[SOURCE MATERIAL]

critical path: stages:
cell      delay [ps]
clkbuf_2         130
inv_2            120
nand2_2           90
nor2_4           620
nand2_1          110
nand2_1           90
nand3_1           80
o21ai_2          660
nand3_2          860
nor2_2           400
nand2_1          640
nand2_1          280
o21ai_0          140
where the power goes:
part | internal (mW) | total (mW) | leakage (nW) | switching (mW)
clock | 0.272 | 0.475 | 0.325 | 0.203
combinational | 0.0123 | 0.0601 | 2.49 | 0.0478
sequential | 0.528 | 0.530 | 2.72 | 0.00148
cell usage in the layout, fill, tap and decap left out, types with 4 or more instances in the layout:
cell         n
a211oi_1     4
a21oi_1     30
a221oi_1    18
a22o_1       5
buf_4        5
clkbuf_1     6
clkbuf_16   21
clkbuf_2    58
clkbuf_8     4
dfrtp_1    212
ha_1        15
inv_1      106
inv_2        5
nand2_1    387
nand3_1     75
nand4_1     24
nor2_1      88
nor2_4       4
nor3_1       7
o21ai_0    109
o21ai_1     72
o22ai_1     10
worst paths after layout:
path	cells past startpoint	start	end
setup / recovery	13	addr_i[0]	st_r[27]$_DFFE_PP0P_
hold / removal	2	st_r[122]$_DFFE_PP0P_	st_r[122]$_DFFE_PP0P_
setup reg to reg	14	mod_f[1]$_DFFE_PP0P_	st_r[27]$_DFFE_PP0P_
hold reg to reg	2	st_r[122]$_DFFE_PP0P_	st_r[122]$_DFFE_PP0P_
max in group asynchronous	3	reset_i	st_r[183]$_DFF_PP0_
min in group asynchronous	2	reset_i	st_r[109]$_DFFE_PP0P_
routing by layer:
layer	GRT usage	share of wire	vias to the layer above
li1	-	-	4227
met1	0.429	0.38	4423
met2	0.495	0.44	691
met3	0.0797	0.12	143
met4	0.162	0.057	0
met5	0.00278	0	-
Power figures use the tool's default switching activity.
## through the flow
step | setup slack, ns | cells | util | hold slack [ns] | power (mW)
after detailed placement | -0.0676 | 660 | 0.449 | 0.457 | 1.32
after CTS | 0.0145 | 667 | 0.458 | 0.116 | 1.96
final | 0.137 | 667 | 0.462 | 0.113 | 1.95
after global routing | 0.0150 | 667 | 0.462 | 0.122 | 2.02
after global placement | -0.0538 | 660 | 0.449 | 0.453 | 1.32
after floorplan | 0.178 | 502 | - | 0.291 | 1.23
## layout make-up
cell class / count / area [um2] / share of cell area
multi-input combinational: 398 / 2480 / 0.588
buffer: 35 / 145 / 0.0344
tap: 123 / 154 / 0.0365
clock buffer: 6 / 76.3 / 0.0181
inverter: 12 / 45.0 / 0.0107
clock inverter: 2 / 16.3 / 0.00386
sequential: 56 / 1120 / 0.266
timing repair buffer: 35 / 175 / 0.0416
$ cat src/rtl/acs_pkg.sv
// acs_pkg: constants shared by the converter control block.
// assumes a 100 MHz mclk and a 16-bit serial register map.
package acs_pkg;
    // ========================================
    // register map (word index = printed offset)
    localparam logic [3:0]  ADDR_CONFIG      = 4'h0;
    localparam logic [3:0]  ADDR_I_OFFSET    = 4'h2;
    localparam logic [3:0]  ADDR_I_RANGE     = 4'h3;
    localparam logic [3:0]  ADDR_Q_OFFSET    = 4'hA;
    localparam logic [3:0]  ADDR_Q_RANGE     = 4'hB;
    // ========================================
    // configuration fields
    localparam int          CFG_CAL_BIT      = 15;
    localparam int          CFG_DES_BIT      = 7;
    localparam int          CFG_QSEL_BIT     = 6;
    // ========================================
    // reset values and range codes
    localparam logic [15:0] CFG_RESET        = 16'h0000;
    localparam logic [15:0] OFFSET_RESET     = 16'h0000;
    localparam logic [15:0] RANGE_MIN        = 16'h0000;
    localparam logic [15:0] RANGE_MID        = 16'h8000;
    localparam logic [15:0] RANGE_RESET      = 16'h8000;
    // ========================================
    // timing
    localparam int          CLK_MHZ          = 100;
    localparam int          CAL_LOW_NS       = 80;
    localparam int          CAL_HIGH_NS      = 80;
    localparam int          CAL_LOW_CYC      = (CAL_LOW_NS * CLK_MHZ + 999) / 1000;
    localparam int          CAL_HIGH_CYC     = (CAL_HIGH_NS * CLK_MHZ + 999) / 1000;
    localparam int          CAL_RUN_CYC      = 1000;
    // ========================================
    // calibration sequencer states, gray along the path
    typedef enum logic [1:0] {
        CS_ARM  = 2'b00,
        CS_LOW  = 2'b01,
        CS_HIGH = 2'b11,
        CS_RUN  = 2'b10
    } acs_cal_state_t;
endpackage

$ cat src/rtl/acs_ctrl.sv
// acs_ctrl: input select, range/offset selection and calibration control.
// assumes pins are asynchronous to mclk; register port is a simple
// synchronous write/read strobe pair from the serial port decoder.
//
// Functional notes
// - independent mode: each channel converts own input
// - basic interleave: both channels use in-phase input
// - extended interleave: bit 6 selects quadrature input
// - basic mode: one range pin for both
// - extended mode: per-channel range registers 3h, Bh
// - pin high equals mid, low equals min
// - extended mode: offset registers 2h, Ah
// - dc coupling disables bias, one mode both
// - request pin works in both modes
// - extended: request is pin OR bit 15
// - running output high only during calibration
// - pin low enters extended; high resets registers
// - interleave by pin or bit 7, default independent
`timescale 1ns/1ps
module acs_ctrl
    import acs_pkg::*;
#(
    parameter int RUN_CYC = acs_pkg::CAL_RUN_CYC
) (
    input  wire logic        mclk,
    input  wire logic        rst,
    input  wire logic        extended_control_pin,
    input  wire logic        interleave_pin,
    input  wire logic        range_select_pin,
    input  wire logic        coupling_mode_select,
    input  wire logic        cal_request_pin,
    input  wire logic        reg_wr,
    input  wire logic        reg_rd,
    input  wire logic [3:0]  reg_addr,
    input  wire logic [15:0] reg_wdata,
    output logic      [15:0] reg_rdata,
    output logic             port_enabled,
    output logic             interleave_active,
    output logic             ch_i_sel_quad,
    output logic             ch_q_sel_quad,
    output logic             ch_q_dual_edge,
    output logic      [15:0] ch_i_range,
    output logic      [15:0] ch_q_range,
    output logic      [15:0] ch_i_offset,
    output logic      [15:0] ch_q_offset,
    output logic             bias_enable,
    output logic             calibration_running
);
    import acs_pkg::*;

    // ========================================
    // pin synchronisers, three stages, change once stages 2 and 3 agree
    localparam int NPIN = 5;
    logic [NPIN-1:0] pin_raw;
    logic [NPIN-1:0] s1_r;
    logic [NPIN-1:0] s2_r;
    logic [NPIN-1:0] s3_r;
    logic [NPIN-1:0] pin_r;
    assign pin_raw = {cal_request_pin, coupling_mode_select, range_select_pin,
                      interleave_pin, extended_control_pin};

    genvar g;
    generate
        for (g = 0; g < NPIN; g++) begin : g_sync
            // reset to high: extended pin idles in basic mode, request idles high
            always_ff @(posedge mclk or posedge rst) begin
                if (rst) begin
                    s1_r[g]  <= 1'b1;
                    s2_r[g]  <= 1'b1;
                    s3_r[g]  <= 1'b1;
                    pin_r[g] <= 1'b1;
                end else begin
                    s1_r[g] <= pin_raw[g];
                    s2_r[g] <= s1_r[g];
                    s3_r[g] <= s2_r[g];
                    if (s2_r[g] == s3_r[g]) begin
                        pin_r[g] <= s3_r[g];
                    end
                end
            end
        end
    endgenerate

    logic ext_mode;
    logic dc_coupled;
    assign ext_mode   = ~pin_r[0];
    assign dc_coupled = pin_r[3];

    // ========================================
    // register file; cleared whenever extended control is off
    logic [15:0] cfg_r;
    logic [15:0] i_off_r;
    logic [15:0] i_rng_r;
    logic [15:0] q_off_r;
    logic [15:0] q_rng_r;

    always_ff @(posedge mclk or posedge rst) begin
        if (rst) begin
            cfg_r   <= CFG_RESET;
            i_off_r <= OFFSET_RESET;
            i_rng_r <= RANGE_RESET;
            q_off_r <= OFFSET_RESET;
            q_rng_r <= RANGE_RESET;
        end else if (!ext_mode) begin
            // port disabled, registers back to defaults
            cfg_r   <= CFG_RESET;
            i_off_r <= OFFSET_RESET;
            i_rng_r <= RANGE_RESET;
            q_off_r <= OFFSET_RESET;
            q_rng_r <= RANGE_RESET;
        end else if (reg_wr) begin
            case (reg_addr)
                ADDR_CONFIG:   cfg_r   <= reg_wdata;
                ADDR_I_OFFSET: i_off_r <= reg_wdata;
                ADDR_I_RANGE:  i_rng_r <= reg_wdata;
                ADDR_Q_OFFSET: q_off_r <= reg_wdata;
                ADDR_Q_RANGE:  q_rng_r <= reg_wdata;
                default:       cfg_r   <= cfg_r;
            endcase
        end
    end

    // read data is registered; unmapped or disabled port reads zero
    always_ff @(posedge mclk or posedge rst) begin
        if (rst) begin
            reg_rdata <= 16'h0000;
        end else if (reg_rd && ext_mode) begin
            case (reg_addr)
                ADDR_CONFIG:   reg_rdata <= cfg_r;
                ADDR_I_OFFSET: reg_rdata <= i_off_r;
                ADDR_I_RANGE:  reg_rdata <= i_rng_r;
                ADDR_Q_OFFSET: reg_rdata <= q_off_r;
                ADDR_Q_RANGE:  reg_rdata <= q_rng_r;
                default:       reg_rdata <= 16'h0000;
            endcase
        end else begin
            reg_rdata <= 16'h0000;
        end
    end

    // ========================================
    // input selection, range, offset and bias
    logic des_nxt;
    logic qsel_nxt;
    always_comb begin
        des_nxt  = ext_mode ? cfg_r[CFG_DES_BIT] : pin_r[1];
        qsel_nxt = ext_mode & cfg_r[CFG_QSEL_BIT];
    end

    always_ff @(posedge mclk or posedge rst) begin
        if (rst) begin
            interleave_active <= 1'b0;
            ch_i_sel_quad     <= 1'b0;
            ch_q_sel_quad     <= 1'b1;
            ch_q_dual_edge    <= 1'b0;
            ch_i_range        <= RANGE_MID;
            ch_q_range        <= RANGE_MID;
            ch_i_offset       <= OFFSET_RESET;
            ch_q_offset       <= OFFSET_RESET;
            bias_enable       <= 1'b1;
            port_enabled      <= 1'b0;
        end else begin
            port_enabled      <= ext_mode;
            interleave_active <= des_nxt;
            // independent: own inputs, rising edge only
            ch_i_sel_quad     <= des_nxt & qsel_nxt;
            ch_q_sel_quad     <= des_nxt ? qsel_nxt : 1'b1;
            ch_q_dual_edge    <= des_nxt;
            if (ext_mode) begin
                ch_i_range  <= i_rng_r;
                ch_q_range  <= q_rng_r;
                ch_i_offset <= i_off_r;
                ch_q_offset <= q_off_r;
            end else begin
                // one pin, same range both channels
                ch_i_range  <= pin_r[2] ? RANGE_MID : RANGE_MIN;
                ch_q_range  <= pin_r[2] ? RANGE_MID : RANGE_MIN;
                ch_i_offset <= OFFSET_RESET;
                ch_q_offset <= OFFSET_RESET;
            end
            bias_enable <= ~dc_coupled;
        end
    end

    // ========================================
    // calibration request qualification and run timer
    localparam int CW = $clog2(RUN_CYC + CAL_LOW_CYC + CAL_HIGH_CYC + 1);
    logic           cal_req;
    acs_cal_state_t cal_st_r;
    logic [CW-1:0]  cal_cnt_r;
    assign cal_req = pin_r[4] | (ext_mode & cfg_r[CFG_CAL_BIT]);

    // a glitch-free low then high of the minimum widths is needed; an upset
    // shorter than that never starts a run
    always_ff @(posedge mclk or posedge rst) begin
        if (rst) begin
            cal_st_r  <= CS_ARM;
            cal_cnt_r <= '0;
        end else begin
            case (cal_st_r)
                CS_ARM: begin
                    cal_cnt_r <= '0;
                    if (!cal_req) begin
                        cal_st_r <= CS_LOW;
                    end
                end
                CS_LOW: begin
                    if (cal_req) begin
                        cal_st_r  <= (cal_cnt_r >= CW'(CAL_LOW_CYC)) ? CS_HIGH : CS_ARM;
                        cal_cnt_r <= '0;
                    end else if (cal_cnt_r < CW'(CAL_LOW_CYC)) begin
                        cal_cnt_r <= cal_cnt_r + CW'(1);
                    end
                end
                CS_HIGH: begin
                    if (!cal_req) begin
                        cal_st_r  <= CS_LOW;
                        cal_cnt_r <= '0;
                    end else if (cal_cnt_r >= CW'(CAL_HIGH_CYC - 1)) begin
                        cal_st_r  <= CS_RUN;
                        cal_cnt_r <= '0;
                    end else begin
                        cal_cnt_r <= cal_cnt_r + CW'(1);
                    end
                end
                CS_RUN: begin
                    // requests during a run are ignored
                    if (cal_cnt_r >= CW'(RUN_CYC - 1)) begin
                        cal_st_r  <= CS_ARM;
                        cal_cnt_r <= '0;
                    end else begin
                        cal_cnt_r <= cal_cnt_r + CW'(1);
                    end
                end
                default: begin
                    cal_st_r  <= CS_ARM;
                    cal_cnt_r <= '0;
                end
            endcase
        end
    end

    always_ff @(posedge mclk or posedge rst) begin
        if (rst) begin
            calibration_running <= 1'b0;
        end else begin
            calibration_running <= (cal_st_r == CS_RUN);
        end
    end
endmodule
`src/slsr_defs.svh`:
```
/*
   Constants of the stack light SPI register slave: frame layout, register
   offsets, reset values and limits.
   Assumes inclusion by bare name from the package, whose macros the slave module uses.
*/
`ifndef SLSR_DEFS_SVH
`define SLSR_DEFS_SVH

// frame layout, most significant bit first
`define SLSR_FRAME_BITS 32
`define SLSR_HEAD_BITS 8
`define SLSR_RW_BIT 31
`define SLSR_ADDR_HI 30
`define SLSR_ADDR_LO 24
`define SLSR_DATA_HI 23
`define SLSR_DATA_LO 0
`define SLSR_CNT_HEAD_END 5'h07
`define SLSR_CNT_FRAME_END 5'h1F

// register offsets
`define SLSR_OFF_OPERATING_MODE 7'h01
`define SLSR_OFF_LIGHT_PATTERN 7'h02
`define SLSR_OFF_RGB_COLOUR 7'h03
`define SLSR_OFF_BRIGHTNESS_LEVEL 7'h04
`define SLSR_OFF_BLINK_PERIOD 7'h05
`define SLSR_OFF_PATTERN_ARGUMENT 7'h06
`define SLSR_OFF_TEMPERATURE_RANGE_LOW 7'h07
`define SLSR_OFF_TEMPERATURE_RANGE_HIGH 7'h08
`define SLSR_OFF_LEVEL_RANGE_LOW 7'h09
`define SLSR_OFF_LEVEL_RANGE_HIGH 7'h0A
`define SLSR_OFF_AMBIENT_TEMPERATURE 7'h0B
`define SLSR_OFF_AMBIENT_HUMIDITY 7'h0C

// reset values
`define SLSR_RST_OPERATING_MODE 24'h000000
`define SLSR_RST_LIGHT_PATTERN 24'h000000
`define SLSR_RST_RGB_COLOUR 24'hFFFFFF
`define SLSR_RST_BRIGHTNESS_LEVEL 24'h000001
`define SLSR_RST_BLINK_PERIOD 24'h000014
`define SLSR_RST_PATTERN_ARGUMENT 24'h000014
`define SLSR_RST_TEMPERATURE_RANGE_LOW 24'h00000F
`define SLSR_RST_TEMPERATURE_RANGE_HIGH 24'h00001E
`define SLSR_RST_LEVEL_RANGE_LOW 24'h000000
`define SLSR_RST_LEVEL_RANGE_HIGH 24'h000064

// colour field positions
`define SLSR_RED_HI 23
`define SLSR_RED_LO 16
`define SLSR_GREEN_HI 15
`define SLSR_GREEN_LO 8
`define SLSR_BLUE_HI 7
`define SLSR_BLUE_LO 0

// brightness limit
`define SLSR_BRIGHT_MAX 127

`endif

```
`src/slsr_pkg.sv`:
```
/*
   Types of the stack light SPI register slave: modes, patterns, frame
   states and the structs that carry the register set to the renderer.
   Assumes slsr_defs.svh is reachable on the include path.
*/
package slsr_pkg;
`include "slsr_defs.svh"

   typedef enum logic [23:0] {
      SLSR_MODE_DEMO = 24'h000000,
      SLSR_MODE_TEMPERATURE = 24'h000001,
      SLSR_MODE_HUMIDITY = 24'h000002,
      SLSR_MODE_STACK = 24'h000003
   } slsr_mode_t;

   typedef enum logic [23:0] {
      SLSR_PAT_OFF = 24'h000000,
      SLSR_PAT_ALL_ON = 24'h000001,
      SLSR_PAT_BLINK = 24'h000002,
      SLSR_PAT_STACK = 24'h000003,
      SLSR_PAT_TEMPERATURE = 24'h000004,
      SLSR_PAT_RUN = 24'h000005,
      SLSR_PAT_LEVEL = 24'h000006
   } slsr_pattern_t;

   typedef enum logic [3:0] {
      SLSR_ST_IDLE = 4'b0001,
      SLSR_ST_HEAD = 4'b0010,
      SLSR_ST_BODY = 4'b0100,
      SLSR_ST_DONE = 4'b1000
   } slsr_state_t;

   typedef struct packed {
      logic [23:0] operating_mode;
      logic [23:0] light_pattern;
      logic [23:0] rgb_colour;
      logic [23:0] brightness_level;
      logic [23:0] blink_period;
      logic [23:0] pattern_argument;
      logic [23:0] temperature_range_low;
      logic [23:0] temperature_range_high;
      logic [23:0] level_range_low;
      logic [23:0] level_range_high;
   } slsr_regs_t;

   typedef struct packed {
      logic [7:0] red;
      logic [7:0] green;
      logic [7:0] blue;
   } slsr_rgb_t;

   typedef struct packed {
      logic show_count;
      logic show_segment;
      logic show_scaled;
      logic [23:0] led_count;
      logic [23:0] segment;
      logic [23:0] scale_offset;
      logic [23:0] scale_span;
   } slsr_view_t;
endpackage

```
`src/slsr_spi_regs.sv`:
```
/*
   SPI slave register bank of a multi-segment RGB stack light controller:
   pin synchronisers, 32-bit frame engine in clock mode one, register set,
   read multiplexer and the pattern argument decode handed to the renderer.
   Assumes the host is the SPI master, SCLK runs at most mclk/8, and the
   ambient sensor values arrive from logic on mclk.
*/
module slsr_spi_regs
   import slsr_pkg::*;
#(
   parameter int FRAME_BITS = `SLSR_FRAME_BITS,
   parameter int BRIGHT_MAX = `SLSR_BRIGHT_MAX
) (
   input wire logic mclk,
   input wire logic resetn,
   input wire logic spi_sclk,
   input wire logic spi_cs_n,
   input wire logic spi_mosi,
   output logic spi_miso,
   output logic spi_miso_oe,
   input wire logic [23:0] ambient_temperature,
   input wire logic [23:0] ambient_humidity,
   output slsr_regs_t regs,
   output slsr_rgb_t colour,
   output slsr_view_t view,
   output logic write_strobe
);

   if (FRAME_BITS != 32) begin : g_bad_frame
      $error("frame engine serves only 32-bit frames");
   end
   if (BRIGHT_MAX < 1 || BRIGHT_MAX > 255) begin : g_bad_bright
      $error("brightness limit out of range");
   end

   localparam logic [23:0] BRIGHT_LIMIT = 24'(BRIGHT_MAX);
   localparam logic [2:0] PIN_IDLE = 3'h2;

   function automatic logic slsr_writable(input logic [6:0] addr);
      return addr >= `SLSR_OFF_OPERATING_MODE && addr <= `SLSR_OFF_LEVEL_RANGE_HIGH;
   endfunction

   function automatic logic [23:0] slsr_read(input logic [6:0] addr, input slsr_regs_t r,
                                             input logic [23:0] temp,
                                             input logic [23:0] hum);
      logic [23:0] v;
      v = 24'h000000;
      unique case (addr)
         `SLSR_OFF_OPERATING_MODE: v = r.operating_mode;
         `SLSR_OFF_LIGHT_PATTERN: v = r.light_pattern;
         `SLSR_OFF_RGB_COLOUR: v = r.rgb_colour;
         `SLSR_OFF_BRIGHTNESS_LEVEL: v = r.brightness_level;
         `SLSR_OFF_BLINK_PERIOD: v = r.blink_period;
         `SLSR_OFF_PATTERN_ARGUMENT: v = r.pattern_argument;
         `SLSR_OFF_TEMPERATURE_RANGE_LOW: v = r.temperature_range_low;
         `SLSR_OFF_TEMPERATURE_RANGE_HIGH: v = r.temperature_range_high;
         `SLSR_OFF_LEVEL_RANGE_LOW: v = r.level_range_low;
         `SLSR_OFF_LEVEL_RANGE_HIGH: v = r.level_range_high;
         `SLSR_OFF_AMBIENT_TEMPERATURE: v = temp;
         `SLSR_OFF_AMBIENT_HUMIDITY: v = hum;
         default: v = 24'h000000;
      endcase
      return v;
   endfunction

   // two-stage synchronisers: bit 2 sclk, bit 1 cs_n, bit 0 mosi
   logic [2:0] pin_raw;
   logic [2:0] pin_meta;
   logic [2:0] pin_sync;
   assign pin_raw = {spi_sclk, spi_cs_n, spi_mosi};

   for (genvar i = 0; i < 3; i++) begin : g_sync
      always_ff @(posedge mclk or negedge resetn) begin
         if (!resetn) begin
            pin_meta[i] <= PIN_IDLE[i];
            pin_sync[i] <= PIN_IDLE[i];
         end else begin
            pin_meta[i] <= pin_raw[i];
            pin_sync[i] <= pin_meta[i];
         end
      end
   end

   logic sclk_prev;
   logic cs_n_prev;
   always_ff @(posedge mclk or negedge resetn) begin
      if (!resetn) begin
         sclk_prev <= 1'b0;
         cs_n_prev <= 1'b1;
      end else begin
         sclk_prev <= pin_sync[2];
         cs_n_prev <= pin_sync[1];
      end
   end

   logic sclk_rise;
   logic sclk_fall;
   logic cs_release;
   logic selected;
   assign sclk_rise = pin_sync[2] & ~sclk_prev;
   assign sclk_fall = ~pin_sync[2] & sclk_prev;
   assign cs_release = pin_sync[1] & ~cs_n_prev;
   assign selected = ~pin_sync[1];

   slsr_state_t state;
   logic [4:0] bit_cnt;
   logic [31:0] rx_shift;
   logic [31:0] next_frame;
   logic [23:0] tx_shift;
   logic cmd_rw;
   logic [6:0] cmd_addr;
   logic sample;
   logic head_end;
   logic last_bit;

   assign sample = sclk_fall & selected & (state == SLSR_ST_HEAD || state == SLSR_ST_BODY);
   assign next_frame = {rx_shift[30:0], pin_sync[0]};
   assign head_end = sample && state == SLSR_ST_HEAD && bit_cnt == `SLSR_CNT_HEAD_END;
   assign last_bit = sample && state == SLSR_ST_BODY && bit_cnt == `SLSR_CNT_FRAME_END;

   // frame position; deselect drops whatever was partly received
   always_ff @(posedge mclk or negedge resetn) begin
      if (!resetn) begin
         state <= SLSR_ST_IDLE;
      end else if (!selected) begin
         state <= SLSR_ST_IDLE;
      end else begin
         unique case (state)
            SLSR_ST_IDLE: state <= SLSR_ST_HEAD;
            SLSR_ST_HEAD: if (head_end) begin
               state <= SLSR_ST_BODY;
            end
            SLSR_ST_BODY: if (last_bit) begin
               state <= SLSR_ST_DONE;
            end
            SLSR_ST_DONE: state <= SLSR_ST_DONE;
            default: state <= SLSR_ST_IDLE;
         endcase
      end
   end

   always_ff @(posedge mclk or negedge resetn) begin
      if (!resetn) begin
         bit_cnt <= 5'h00;
         rx_shift <= 32'h00000000;
      end else if (!selected) begin
         bit_cnt <= 5'h00;
      end else if (sample) begin
         bit_cnt <= bit_cnt + 5'h01;
         rx_shift <= next_frame;
      end
   end

   // header byte: direction and address, read value snapshot
   always_ff @(posedge mclk or negedge resetn) begin
      if (!resetn) begin
         cmd_rw <= 1'b0;
         cmd_addr <= 7'h00;
      end else if (head_end) begin
         cmd_rw <= next_frame[7];
         cmd_addr <= next_frame[6:0];
      end
   end

   // outgoing bits change on the rising edge, the master samples on falling
   always_ff @(posedge mclk or negedge resetn) begin
      if (!resetn) begin
         tx_shift <= 24'h000000;
         spi_miso <= 1'b0;
      end else if (state == SLSR_ST_IDLE || !selected) begin
         tx_shift <= 24'h000000;
         spi_miso <= 1'b0;
      end else if (head_end) begin
         if (next_frame[7]) begin
            tx_shift <= slsr_read(next_frame[6:0], regs, ambient_temperature,
                                  ambient_humidity);
         end else begin
            tx_shift <= 24'h000000;
         end
      end else if (sclk_rise && state == SLSR_ST_BODY) begin
         spi_miso <= tx_shift[23];
         tx_shift <= {tx_shift[22:0], 1'b0};
      end
   end

   always_ff @(posedge mclk or negedge resetn) begin
      if (!resetn) begin
         spi_miso_oe <= 1'b0;
      end else begin
         spi_miso_oe <= selected;
      end
   end

   // register set; writes land only once the fourth byte is complete
   logic do_write;
   logic [23:0] wdata;
   assign do_write = last_bit && !cmd_rw && slsr_writable(cmd_addr);
   assign wdata = next_frame[`SLSR_DATA_HI:`SLSR_DATA_LO];

   always_ff @(posedge mclk or negedge resetn) begin
      if (!resetn) begin
         regs.operating_mode <= `SLSR_RST_OPERATING_MODE;
         regs.light_pattern <= `SLSR_RST_LIGHT_PATTERN;
         regs.rgb_colour <= `SLSR_RST_RGB_COLOUR;
         regs.brightness_level <= `SLSR_RST_BRIGHTNESS_LEVEL;
         regs.blink_period <= `SLSR_RST_BLINK_PERIOD;
         regs.pattern_argument <= `SLSR_RST_PATTERN_ARGUMENT;
         regs.temperature_range_low <= `SLSR_RST_TEMPERATURE_RANGE_LOW;
         regs.temperature_range_high <= `SLSR_RST_TEMPERATURE_RANGE_HIGH;
         regs.level_range_low <= `SLSR_RST_LEVEL_RANGE_LOW;
         regs.level_range_high <= `SLSR_RST_LEVEL_RANGE_HIGH;
      end else if (do_write) begin
         unique case (cmd_addr)
            `SLSR_OFF_OPERATING_MODE: regs.operating_mode <= wdata;
            `SLSR_OFF_LIGHT_PATTERN: regs.light_pattern <= wdata;
            `SLSR_OFF_RGB_COLOUR: regs.rgb_colour <= wdata;
            `SLSR_OFF_BRIGHTNESS_LEVEL:
               regs.brightness_level <= (wdata > BRIGHT_LIMIT) ? BRIGHT_LIMIT : wdata;
            `SLSR_OFF_BLINK_PERIOD: regs.blink_period <= wdata;
            `SLSR_OFF_PATTERN_ARGUMENT: regs.pattern_argument <= wdata;
            `SLSR_OFF_TEMPERATURE_RANGE_LOW: regs.temperature_range_low <= wdata;
            `SLSR_OFF_TEMPERATURE_RANGE_HIGH: regs.temperature_range_high <= wdata;
            `SLSR_OFF_LEVEL_RANGE_LOW: regs.level_range_low <= wdata;
            `SLSR_OFF_LEVEL_RANGE_HIGH: regs.level_range_high <= wdata;
            default: regs.operating_mode <= regs.operating_mode;
         endcase
      end
   end

   always_ff @(posedge mclk or negedge resetn) begin
      if (!resetn) begin
         write_strobe <= 1'b0;
      end else begin
         write_strobe <= do_write;
      end
   end

   assign colour = slsr_rgb_t'(regs.rgb_colour);

   // pattern argument decode for the renderer
   logic [23:0] rng_lo;
   logic [23:0] rng_hi;
   logic [23:0] clamped;
   logic is_count;
   logic is_scaled;
   always_comb begin
      is_count = regs.light_pattern == SLSR_PAT_ALL_ON || regs.light_pattern == SLSR_PAT_BLINK ||
                 regs.light_pattern == SLSR_PAT_RUN;
      is_scaled = regs.light_pattern == SLSR_PAT_TEMPERATURE ||
                  regs.light_pattern == SLSR_PAT_LEVEL;
      if (regs.light_pattern == SLSR_PAT_TEMPERATURE) begin
         rng_lo = regs.temperature_range_low;
         rng_hi = regs.temperature_range_high;
      end else begin
         rng_lo = regs.level_range_low;
         rng_hi = regs.level_range_high;
      end
      if (regs.pattern_argument < rng_lo) begin
         clamped = rng_lo;
      end else if (regs.pattern_argument > rng_hi) begin
         clamped = rng_hi;
      end else begin
         clamped = regs.pattern_argument;
      end
   end

   always_ff @(posedge mclk or negedge resetn) begin
      if (!resetn) begin
         view <= '0;
      end else begin
         view.show_count <= is_count;
         view.show_segment <= regs.light_pattern == SLSR_PAT_STACK;
         view.show_scaled <= is_scaled && rng_hi >= rng_lo;
         view.led_count <= is_count ? regs.pattern_argument : 24'h000000;
         view.segment <= (regs.light_pattern == SLSR_PAT_STACK) ? regs.pattern_argument :
                         24'h000000;
         view.scale_offset <= (is_scaled && rng_hi >= rng_lo) ? clamped - rng_lo :
                              24'h000000;
         view.scale_span <= (is_scaled && rng_hi >= rng_lo) ? rng_hi - rng_lo :
                            24'h000000;
      end
   end
endmodule

```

[/SOURCE MATERIAL]

Would you print exactly, and only, the lines of the data above from the line with "along the path" through the line with "registers 2h, Ah", inclusive?

EXPECTED ANSWER
    // calibration sequencer states, gray along the path
    typedef enum logic [1:0] {
        CS_ARM  = 2'b00,
        CS_LOW  = 2'b01,
        CS_HIGH = 2'b11,
        CS_RUN  = 2'b10
    } acs_cal_state_t;
endpackage

$ cat src/rtl/acs_ctrl.sv
// acs_ctrl: input select, range/offset selection and calibration control.
// assumes pins are asynchronous to mclk; register port is a simple
// synchronous write/read strobe pair from the serial port decoder.
//
// Functional notes
// - independent mode: each channel converts own input
// - basic interleave: both channels use in-phase input
// - extended interleave: bit 6 selects quadrature input
// - basic mode: one range pin for both
// - extended mode: per-channel range registers 3h, Bh
// - pin high equals mid, low equals min
// - extended mode: offset registers 2h, Ah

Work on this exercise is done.